The present research aims at deriving a new and simple analytical model for assessing the effect of pre-stressing in improving the ballistic worthiness of targets made of pressure sensitive solids like concrete or sintered powder metals. Analysis is within framework of finite strain continuum mechanics of elastoplastic solids, and centers on the cavity expansion field model.
We begin with a brief review of available studies (mainly experimental) on ballistic response of pre-stressed targets. Next, we address the basic pattern of spherical cavity expansion under internal pressure (simulating the projectile), in presence of remote confining pressure that induces the pre-stresses. New elegant solutions for the cavitation pressure are derived, reflecting the coupled effect of pre-stresses and pressure sensitivity. It is shown that compressive pre-stresses are indeed beneficial in increasing the ballistic velocity (in plate perforation) and decreasing the penetration depth (in deep penetration).

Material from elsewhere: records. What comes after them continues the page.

===== src/design/wb_commit_pkg.sv =====
// ----------------------------------------------------------------------
// Writeback and commit shared types
// Widths of the architectural fields carried from the execute pipes
// through completion and commit, plus the arbiter state encoding
// ----------------------------------------------------------------------

package wb_commit_pkg;

  // ----------------------------------------------------------------------
  // Field widths
  // ----------------------------------------------------------------------

  // Instruction address width
  localparam int pc_bits = 32;

  // Architectural register file has 32 entries
  localparam int reg_addr_bits = 5;

  // Integer datapath width
  localparam int word_bits = 32;

  // ----------------------------------------------------------------------
  // Typedefs
  // ----------------------------------------------------------------------

  // Program counter of a finished instruction
  typedef logic [pc_bits-1:0] pc_t;

  // Destination register address
  typedef logic [reg_addr_bits-1:0] reg_addr_t;

  // Register write data
  typedef logic [word_bits-1:0] word_t;

  // Arbiter grant pointer mode
  // idle means no grant since reset, so the search starts at pipe 0
  // granting means the search resumes after the last granted pipe
  typedef enum logic {
    idle,
    granting
  } arb_state_t;

endpackage


===== src/design/writeback_arbiter.sv =====
// ----------------------------------------------------------------------
// Writeback arbiter
// Round-robin choice of one execute pipe per cycle, with the winner's
// fields registered into the completion notification
// ----------------------------------------------------------------------

`timescale 1ns/1ps

module writeback_arbiter import wb_commit_pkg::*; #(
  parameter int p_num_pipes    = 2,
  parameter int p_seq_num_bits = 3
) (
  input  logic                                       clk,
  input  logic                                       rst_n,

  // Execute pipe side, one element per pipe
  input  logic [p_num_pipes-1:0]                     ex_val,
  output logic [p_num_pipes-1:0]                     ex_rdy,
  input  pc_t  [p_num_pipes-1:0]                     ex_pc,
  input  logic [p_num_pipes-1:0][p_seq_num_bits-1:0] ex_seq_num,
  input  reg_addr_t [p_num_pipes-1:0]                ex_waddr,
  input  word_t [p_num_pipes-1:0]                    ex_wdata,
  input  logic [p_num_pipes-1:0]                     ex_wen,

  // Completion notification
  output logic                                       complete_val,
  output pc_t                                        complete_pc,
  output logic [p_seq_num_bits-1:0]                  complete_seq_num,
  output reg_addr_t                                  complete_waddr,
  output word_t                                      complete_wdata,
  output logic                                       complete_wen
);

  // Index width, kept at 1 bit for a single pipe
  localparam int p_idx_bits = (p_num_pipes > 1) ? $clog2(p_num_pipes) : 1;

  arb_state_t            state;
  logic [p_idx_bits-1:0] last_grant;

  logic [p_idx_bits-1:0] grant_idx;
  logic                  grant_any;

  // ----------------------------------------------------------------------
  // Priority search
  // ----------------------------------------------------------------------

  // Walk the pipes starting one past the last grant, first val wins
  always_comb begin
    int start_idx;
    int cand;
    start_idx = 0;
    cand      = 0;
    grant_idx = '0;
    grant_any = 1'b0;
    if (state == granting) begin
      start_idx = int'(last_grant) + 1;
      if (start_idx >= p_num_pipes) begin
        start_idx = 0;
      end
    end
    for (int i = 0; i < p_num_pipes; i++) begin
      cand = start_idx + i;
      // Wrap around without a modulo for non power of two counts
      if (cand >= p_num_pipes) begin
        cand = cand - p_num_pipes;
      end
      if (!grant_any && ex_val[cand]) begin
        grant_any = 1'b1;
        grant_idx = p_idx_bits'(cand);
      end
    end
  end

  // One-hot ready, only the winner sees rdy
  always_comb begin
    ex_rdy = '0;
    if (grant_any) begin
      ex_rdy[grant_idx] = 1'b1;
    end
  end

  // ----------------------------------------------------------------------
  // Grant pointer
  // ----------------------------------------------------------------------

  always_ff @(posedge clk or negedge rst_n) begin
    if (!rst_n) begin
      state      <= idle;
      last_grant <= '0;
    end else if (grant_any) begin
      state      <= granting;
      last_grant <= grant_idx;
    end
  end

  // ----------------------------------------------------------------------
  // Completion notification
  // ----------------------------------------------------------------------

  // Pulses the cycle after each transfer
  always_ff @(posedge clk or negedge rst_n) begin
    if (!rst_n) begin
      complete_val <= 1'b0;
    end else begin
      complete_val <= grant_any;
    end
  end

  // Payload capture of the granted pipe
  always_ff @(posedge clk) begin
    if (grant_any) begin
      complete_pc      <= ex_pc[grant_idx];
      complete_seq_num <= ex_seq_num[grant_idx];
      complete_waddr   <= ex_waddr[grant_idx];
      complete_wdata   <= ex_wdata[grant_idx];
      complete_wen     <= ex_wen[grant_idx];
    end
  end

endmodule
===== config.mk =====
export PLATFORM = sky130hd
export DESIGN_NAME = cam_ctrl_top
export DESIGN_NICKNAME = d
export VERILOG_FILES = /design/src/rtl/cam_pkg.sv /design/src/rtl/fifo_if.sv /design/src/rtl/cam_ctrl_top.sv /design/src/rtl/pwm_bank.sv /design/src/rtl/reply_framer.sv /design/src/rtl/cmd_ctrl.sv /design/src/rtl/byte_fifo.sv
export SDC_FILE = /design/constraint.sdc
export NUM_CORES = 1
export LEC_CHECK = 0
export BUFFER_PORTS_ARGS = -buffer_cell sky130_fd_sc_hd__buf_2
export CORE_UTILIZATION = 55
export CTS_BUF_LIST = sky130_fd_sc_hd__clkbuf_4
export CTS_CLUSTER_SIZE = 20
export DETAILED_ROUTE_END_ITERATION = 6
export HOLD_SLACK_MARGIN = 0.02
export PLACE_DENSITY = 0.86
export SLEW_MARGIN = 20
export SYNTH_ARGS = -nofsm -noshare
export SYNTH_HDL_FRONTEND = slang
export SYNTH_HIERARCHICAL = 1
export SYNTH_SLANG_ARGS = --single-unit

===== constraint.sdc =====
create_clock -name clk -period 2.75 [get_ports clk]
set_input_delay 0.55 -clock clk [delete_from_list [all_inputs] [get_ports clk]]
set_output_delay 0.55 -clock clk [all_outputs]
set_load 0.02 [all_outputs]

The underlying view in this approach (originally due to work by H. Bethe during WWII) is that the cavity expansion solution provides the specific cavitation energy needed to create a unit of new volume along the projectile path. Our solution has been facilitated by further simplifying assumptions of material incompressibility and perfectly plastic response. The alternative cylindrical cavitation field is analyzed as well, and results are compared with those obtained from the spherical case.
Analytical findings are supported by asymptotic approximations and reduction to known solutions. We shall examine sensitivities of the cavitation pressure to material parameters and level of confining pressure. Applications to ballistic perforation and penetration processes (assuming rigid projectiles and normal impact), and to design of protective structures, will be discussed in view of model limitations and experimental results.